La coherencia y complementariedad de los eventos y discursos de su reciente viaje, permiten ver y entender en cada uno de ellos el conjunto de su mensaje. Por eso, y dados su valor simbólico y su conexión directa con la coyuntura que vivimos de construcción de paz, centro estas reflexiones en el encuentro del Papa con representantes de las víctimas y algunos victimarios en el parque de Las Malocas, en Villavicencio, y en su homilía final en Cartagena.

Me impactó el respeto del Papa ante el dolor indescriptible de las víctimas en el acto de Las Malocas. No lo tomó como espectáculo ni lo convirtió en compasión lacrimosa. Lo escuchó, lo sintió y dignificó. Reconoció que era consciente de estar “pisando un terreno sagrado”. Y a partir del testimonio de las víctimas y la palabra de algunos victimarios, inició su cátedra de fondo. Dijo que la regeneración de los victimarios requiere que se haga justicia. Que es difícil aceptar el cambio de quienes apelaron a la violencia. Que es indispensable aclarar y asumir la verdad, compañera inseparable de la justicia y la misericordia, todas ellas condiciones esenciales para construir la paz. Que la verdad no debe conducir a la venganza sino a la reconciliación y al perdón. Y, aludiendo a la situación actual del país, advirtió que todavía sigue habiendo campo para la cizaña e invitó a que “Ustedes estén atentos a los frutos, cuiden el trigo y no pierdan la paz por la cizaña”.
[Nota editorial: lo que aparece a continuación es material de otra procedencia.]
==> branch cedar: inputs <==
==> flow/design.v <==
module ALU(Ain,Bin,ALUop,out,Z);
input [15:0] Ain, Bin;
input [1:0] ALUop;
output [15:0] out;
output Z;
assign out = (ALUop == 2'b00) ? (Ain + Bin) : (ALUop == 2'b01) ? (Ain - Bin) : (ALUop == 2'b10) ? (Ain & Bin) : (~Bin) ;
assign Z =  (out == 16'b0000000000000000) ?  1'b1 : 1'b0;
endmodule
module regfile(data_in,writenum,write,readnum,clk,data_out);
input [15:0] data_in;
input [2:0] writenum, readnum;
input write, clk;
output [15:0] data_out;
reg [15:0] R[7:0];  
reg [15:0] data_out;
always_ff @ (posedge clk)
begin 
if (write)  
    R[writenum] <= data_in;   
end  
assign data_out = R[readnum];  
endmodule
module shifter(in,shift,sout);
input [15:0] in;
input [1:0] shift;
output [15:0] sout;
reg [15:0] sout;
always_comb 
begin 
    if (shift == 2'b00)
        sout = in;
    else if (shift == 2'b01)
        sout = in << 1;
    else if (shift == 2'b10)
        sout = in >> 1;
    else if (shift == 2'b11)
    begin
      sout = in >> 1;
      sout[15] = in[15];
    end 
    else 
    sout = 16'bxxxxxxxxxxxxxxxx;
end 
endmodule
module datapath (clk, writenum, readnum, write, datapath_in, vsel, loada, loadb, loadc, shift, asel, bsel, ALUop, loads, Z_out, datapath_out);
input write, clk, loada, loadb, loadc, asel, bsel, loads, vsel;
input [1:0] ALUop, shift;
input [2:0] writenum, readnum;
input [15:0] datapath_in;
output Z_out;
output [15:0] datapath_out;
wire [15:0] data_in;
reg[15:0] aloaded, in;
wire [15:0] Bin, Ain;
reg Z_out;
reg [15:0] datapath_out;
wire [15:0] data_out, sout, out;
wire Z;
assign data_in = vsel ? datapath_in : datapath_out;  
regfile REGFILE(data_in, writenum, write, readnum, clk, data_out);  
always_ff @(posedge clk)  
begin
if (loada == 1) 
begin
 aloaded <= data_out ;
end
end 
always_ff @(posedge clk)  
begin
if (loadb == 1) 
begin
 in <= data_out ;
end
end 
shifter SHIFTER(in,shift,sout);
assign Bin = bsel ? ({11'b0, datapath_in[4:0]}) : sout ;  
assign Ain = asel ? (16'b0000000000000000) : aloaded ;
ALU alu(Ain,Bin,ALUop,out,Z);  
always_ff @(posedge clk)  
begin
if (loads == 1) 
begin
 Z_out <= Z ;
end
end 
always_ff @(posedge clk)  
begin
if (loadc == 1) 
begin
 datapath_out <= out ;
end
end 
endmodule 
==> flow/run.sh <==
#!/bin/bash
# the make line also repeats each setting of config.mk as NAME=value (left out here)
make -C /OpenROAD-flow-scripts/flow DESIGN_CONFIG=/design/flow/config.mk WORK_HOME=/design/flow/orfs CLKGATE_MAP_FILE= finish
==> flow/config.mk <==
export PLATFORM = sky130hd
export DESIGN_NAME = datapath
export DESIGN_NICKNAME = datapath
export VERILOG_FILES = /design/flow/design.v
export SDC_FILE = /design/flow/constraint.sdc
export NUM_CORES = 4
export LEC_CHECK = 0
export CAP_MARGIN = 20
export CELL_PAD_IN_SITES_GLOBAL_PLACEMENT = 0
export CORE_ASPECT_RATIO = 1.76
export CORE_MARGIN = 2
export CORE_UTILIZATION = 53
export CTS_CLUSTER_DIAMETER = 213
export CTS_CLUSTER_SIZE = 12
export GPL_ROUTABILITY_DRIVEN = 1
export MAX_ROUTING_LAYER = met4
export MIN_ROUTING_LAYER = met2
export PLACE_DENSITY_LB_ADDON = 0.21
export SLEW_MARGIN = 40
export TNS_END_PERCENT = 15
==> flow/constraint.sdc <==
create_clock -name core_clock -period 5.47 [get_ports {clk}]
set_input_delay 1.0940 -clock core_clock [delete_from_list [all_inputs] [get_ports {clk}]]
set_output_delay 1.0940 -clock core_clock [all_outputs]
set_load 0.01 [all_outputs]
==> branch fjord: changes against branch cedar <==
==> flow/config.mk (replaced) <==
export PLATFORM = sky130hd
export DESIGN_NAME = datapath
export DESIGN_NICKNAME = datapath
export VERILOG_FILES = /design/flow/design.v
export SDC_FILE = /design/flow/constraint.sdc
export NUM_CORES = 4
export LEC_CHECK = 0
export ABC_AREA = 1
export CAP_MARGIN = 20
export CORE_MARGIN = 2
export CORE_UTILIZATION = 65
export CTS_CLUSTER_SIZE = 85
export SETUP_SLACK_MARGIN = -0.09
export SLEW_MARGIN = 20
==> flow/constraint.sdc (replaced) <==
create_clock -name core_clock -period 2.94 [get_ports {clk}]
set_input_delay 0.5880 -clock core_clock [delete_from_list [all_inputs] [get_ports {clk}]]
set_output_delay 0.5880 -clock core_clock [all_outputs]
set_load 0.01 [all_outputs]
==> branch sierra: changes against branch cedar <==
==> flow/config.mk (replaced) <==
export PLATFORM = sky130hd
export DESIGN_NAME = datapath
export DESIGN_NICKNAME = datapath
export VERILOG_FILES = /design/flow/design.v
export SDC_FILE = /design/flow/constraint.sdc
export NUM_CORES = 4
export LEC_CHECK = 0
export CAP_MARGIN = 20
export CELL_PAD_IN_SITES_GLOBAL_PLACEMENT = 2
export CORE_ASPECT_RATIO = 1.76
export CORE_MARGIN = 3
export CORE_UTILIZATION = 47
export CTS_CLUSTER_SIZE = 83
export GPL_ROUTABILITY_DRIVEN = 0
export MAX_ROUTING_LAYER = met5
export PLACE_DENSITY = 0.65
export SLEW_MARGIN = 40
export TNS_END_PERCENT = 15
==> flow/constraint.sdc (replaced) <==
create_clock -name core_clock -period 3.65 [get_ports {clk}]
set_input_delay 0.7300 -clock core_clock [delete_from_list [all_inputs] [get_ports {clk}]]
set_output_delay 0.7300 -clock core_clock [all_outputs]
set_load 0.01 [all_outputs]
==> flow_metrics.env <==
# implementation run metrics
export IMPL_status="failed layout checks"
export IMPL_violations="setup timing"
export IMPL_setup_viol=8
export IMPL_totalPowerFinal_mw=5.298
export IMPL_met3_usage=0.03358
export IMPL_signal_buffers=229
export IMPL_dpl_cell_count=1090
export IMPL_worst_slack_ps=-826.9
export IMPL_crit_family="simple AND/OR/NAND/NOR gates"
export IMPL_initial_core_util=0.4809
export IMPL_worst_r2r_startpoint="in[0]"
export IMPL_wl_met1_um=8897
export IMPL_worst_slew_pin_slew_ps=787.9
[end of results for branch sierra]
==> flow_metrics.env <==
# implementation run metrics
export IMPL_status="finished clean"
export IMPL_initial_core_util=0.5423
export IMPL_coreArea_mm2=0.01695
export IMPL_holdPathEnd="REGFILE.R[3][13]"
export IMPL_grt_max_degree=38
export IMPL_worst_slack_ps=102.9
export IMPL_crit_family="AND-OR/OR-AND gates"
export IMPL_worst_slew_pin_slew_ps=921.0
export IMPL_ys_cells=664
export IMPL_wl_met1_um=0
export IMPL_signal_buffers=151
export IMPL_worst_r2r_startpoint="in[0]"
export IMPL_dpl_cell_count=1005
[end of results for branch cedar]
==> flow_metrics.env <==
# implementation run metrics
export IMPL_worst_slew_pin_slew_ps=914.5
export IMPL_crit_family="AND-OR/OR-AND gates"
export IMPL_wl_met1_um=11830
export IMPL_totalPowerFinal_mw=7.242
export IMPL_mux_share=0.01925
export IMPL_ff_type="edfxtp_1"
export IMPL_violations="setup timing"
export IMPL_setup_viol=7
export IMPL_worst_r2r_startpoint="in[12]"
export IMPL_die_area_mm2=0.01538
export IMPL_worst_slack_ps=-472.0
export IMPL_status="failed layout checks"
export IMPL_dpl_cell_count=1312
[end of results for branch fjord]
En Cartagena, redondeó los argumentos, trazó las tareas y se refirió ya no a la paz en abstracto, sino al proceso de paz en curso. Llamó la atención sobre la necesidad de un pacto social y cultural para salir de la encrucijada en que estamos. Reconoció los esfuerzos de paz que hemos hecho “a tientas” durante décadas, y reclamó que el protagonismo debe ser de todos, de “la gente”, sin exclusiones ni elitismos. Advirtió que debemos anteponer la razón a la venganza, superando “las miopías heredadas”. Que la reparación de las víctimas debe hacerse con la verdad, no con el olvido. Y que hay que hilar muy fino para armonizar la política y el derecho. La construcción de la paz, dijo, exige trabajar en serio por el bien común, la equidad, la justicia y el respeto de la naturaleza humana.

Creo que hubo una ausencia importante en el discurso de paz del Papa en esta visita. En ningún momento, hasta donde alcancé a escuchar y leer, reconoció y pidió perdón por la parte de responsabilidad que, por acción u omisión, le corresponde a la iglesia católica y a sus dirigentes en las violencias pasadas y recientes del país y en los tropiezos del actual proceso de paz. Él tenía el conocimiento y la autoridad para haberlo dicho, y hubiera sido un gran ejemplo. Pero no lo hizo. Lo más cercano que le escuché al respecto, referido solo a las omisiones, fue en la homilía de Cartagena, cuando exclamó: “¡Cuántas veces se «normalizan» procesos de violencia y exclusión social, sin que nuestra voz se alce ni nuestras manos acusen proféticamente!”. Veremos cuál será en adelante la actitud de la iglesia católica y su episcopado en Colombia.

Queda en nuestras manos asimilar el mensaje, superar las pequeñeces y mezquindades y continuar las tareas en hechos, no sólo en palabras. Está claro: si realmente queremos la paz, tenemos que ir a lo esencial, en lo público y en lo personal.